EQE measurement contributes to understanding current generation. Voltage and fill factor measurements complement EQE for full cell characterisation.
QE in cell design optimisation
Cell designers optimise QE through:
Anti-reflective coatings: Reduce reflection losses.
Surface texturing: Light trapping reduces reflection.
Front-side passivation: Reduces short-wavelength loss.
Rear-side passivation: Reduces long-wavelength loss.
Selective contacts (HJT, TOPCon): Improve carrier collection.
Reduced shading: Smaller grid lines, IBC architecture.
Light trapping: Maximises absorption in thin silicon.
Each design choice affects QE differently. Comprehensive characterisation guides optimisation.
QE and field performance
While QE is measured under laboratory conditions:
STC (Standard Test Conditions): AM 1.5G spectrum, 25 deg C, 1000 W/m².
Field conditions: Variable spectrum, temperature, irradiance.
Spectral mismatch: Field spectrum differs from STC.
Temperature: Cell temperature affects efficiency.
QE measurements at STC provide baseline. Field performance depends on actual conditions and cell characteristics.
For specific climate conditions:
Hot climates: HJT and TOPCon often perform better.
Diffuse light conditions: HJT often performs better.
Low-light conditions: Depends on technology.
Best practices for QE measurement
For laboratory measurement:
Calibrated reference detector (NIST-traceable).
Stable monochromator output.
Cell at controlled temperature (25 deg C standard).
Accurate cell holder geometry.
Reproducible procedures.
For data interpretation:
QE curve analysis identifies loss mechanisms.
Comparison across technologies guides selection.

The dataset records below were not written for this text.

Source: an optimization exercise on an open RTL-to-GDS flow (aim: a short achievable clock period and few clock cycles). Production flows keep margins and buffers that such runs may drop.
In this exercise RTL edits were held to simulation tests only and were not proved equivalent to the original.
The flow treats the clock pin as an ideal source, which a real chip does not have.
Power figures rest on the tool's default switching activity, not on a simulated workload.

TR:
Design top, start of the top module:
module top(input clk, sys_rst,
           input [15:0] din,
           output [15:0] dout,
           output dout_valid,
           output din_ack,
           output [15:0] imem_addr,
           input [31:0] imem_data,
           output halted
);
For scale: about 16000 cells after synthesis, about 85 I/O pins, ~0.20 mm^2 of cells after synthesis.
export LEC_CHECK = 0
export CAP_MARGIN = 20
export CORE_MARGIN = 2
export CORE_UTILIZATION = 50
export CTS_CLUSTER_DIAMETER = 150
export CTS_CLUSTER_SIZE = 25
export SLEW_MARGIN = 40
export SYNTH_HIERARCHICAL = 1
create_clock -name core_clock -period 11.0 [get_ports {clk}]
standard.sh (not shown) runs the stock make flow with config.mk's settings and CLKGATE_MAP_FILE= SYNTH_SCRIPT=/design/flow/synth_recipe.tcl, a recipe that flattens the netlist after the stock synthesis.
==> flow/flow/run.sh <==
#!/bin/bash
# Standard ORFS layout with: synthesis mapped for delay (no full-adder cells,
# modules synthesized separately), plain buffers on the ports, setup repair
# aimed well inside the clock period (stepwise after CTS, see post_cts.tcl),
# antenna repair with a margin in global and detailed routing (pre_grt.tcl,
# pre_drt.tcl), a wider slew margin for the repair of slews before routing,
# and larger clock tree clusters.
# The make output is in flow.log, each step's log in orfs/logs.
set -e
export BUFFER_PORTS_ARGS="-buffer_cell sky130_fd_sc_hd__buf_4"
export POST_CTS_TCL=$PWD/flow/post_cts.tcl
export PRE_GLOBAL_ROUTE_TCL=$PWD/flow/pre_grt.tcl
export PRE_DETAIL_ROUTE_TCL=$PWD/flow/pre_drt.tcl
bash standard.sh ADDER_MAP_FILE= ABC_CLOCK_PERIOD_IN_PS=1000 SETUP_SLACK_MARGIN=7.5 TNS_END_PERCENT=5 \
    CORE_UTILIZATION=50 SYNTH_HIERARCHICAL=1 SLEW_MARGIN=40 CTS_CLUSTER_SIZE=25 CTS_CLUSTER_DIAMETER=150 \
    finish > flow.log 2>&1
==> flow/flow/post_cts.tcl <==
# Stronger setup repair after CTS: raise the target step by step, so that the
# repair does not stall on the worst path before the others are fixed.
foreach m {6.0 6.5 7.0 7.2 7.4 7.6 7.8} {
  log_cmd repair_timing -setup -setup_margin $m -repair_tns 100 -max_passes 200 -match_cell_footprint
}
set result [catch { detailed_placement } msg]
if { $result != 0 } { error "Detailed placement failed after repair: $msg" }
check_placement -verbose
==> flow/flow/pre_drt.tcl <==
# Repair antennas after detailed routing with a margin, so that the next
# detailed routing is more likely to leave none.
rename repair_antennas orfs_repair_antennas
proc repair_antennas {args} { return [orfs_repair_antennas {*}$args -ratio_margin 30] }
==> flow/flow/pre_grt.tcl <==
# Repair antennas in global routing with a margin, so that detailed routing
# finds none left and does not have to route again after inserting diodes.
rename repair_antennas orfs_repair_antennas
proc repair_antennas {args} { orfs_repair_antennas {*}$args -ratio_margin 30 }
TR has completed all stages; timing, DRC and antenna checks passed.
Testbench counts of TR, summed over its fixed seeds: cycles 71,631.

QE alone is insufficient; voltage and fill factor also important.
Field performance integrates QE with real-world conditions.
For research:
QE measurement guides cell design improvements.
Loss mechanism quantification.
Technology comparison.
Common QE misunderstandings
Treating QE as identical across cell types. Significant variations.
Ignoring spectral integration. Total current depends on photon flux integration, not just QE peak.
Confusing EQE and IQE. Different but related metrics.
Overemphasising peak EQE. Broader response often more important.
Missing field performance correlation. STC measurements don’t capture all conditions.
Standards and references
QE measurement is standardised in IEC 60904 series (especially 60904-8) and ASTM E1021. NIST-traceable calibration ensures comparability. Cell characterisation labs (NREL, Fraunhofer ISE, CSIRO) provide reference measurements.
Related glossary terms
Key takeaways
Quantum Efficiency (QE) measures the ratio of electrons collected to photons incident on a solar cell at each wavelength. External Quantum Efficiency (EQE) includes reflection and absorption losses; Internal Quantum Efficiency (IQE) includes only recombination and transport losses. Premium silicon cells achieve EQE above 90 percent across most visible spectrum. QE measurement reveals cell physics, identifies loss mechanisms (reflection, recombination, transport), and guides design improvements. Different silicon technologies (Mono PERC, TOPCon, HJT, IBC) have characteristic QE curves reflecting their architectural advantages. QE measurement follows IEC 60904 and ASTM E1021 standards using monochromators and calibrated detectors.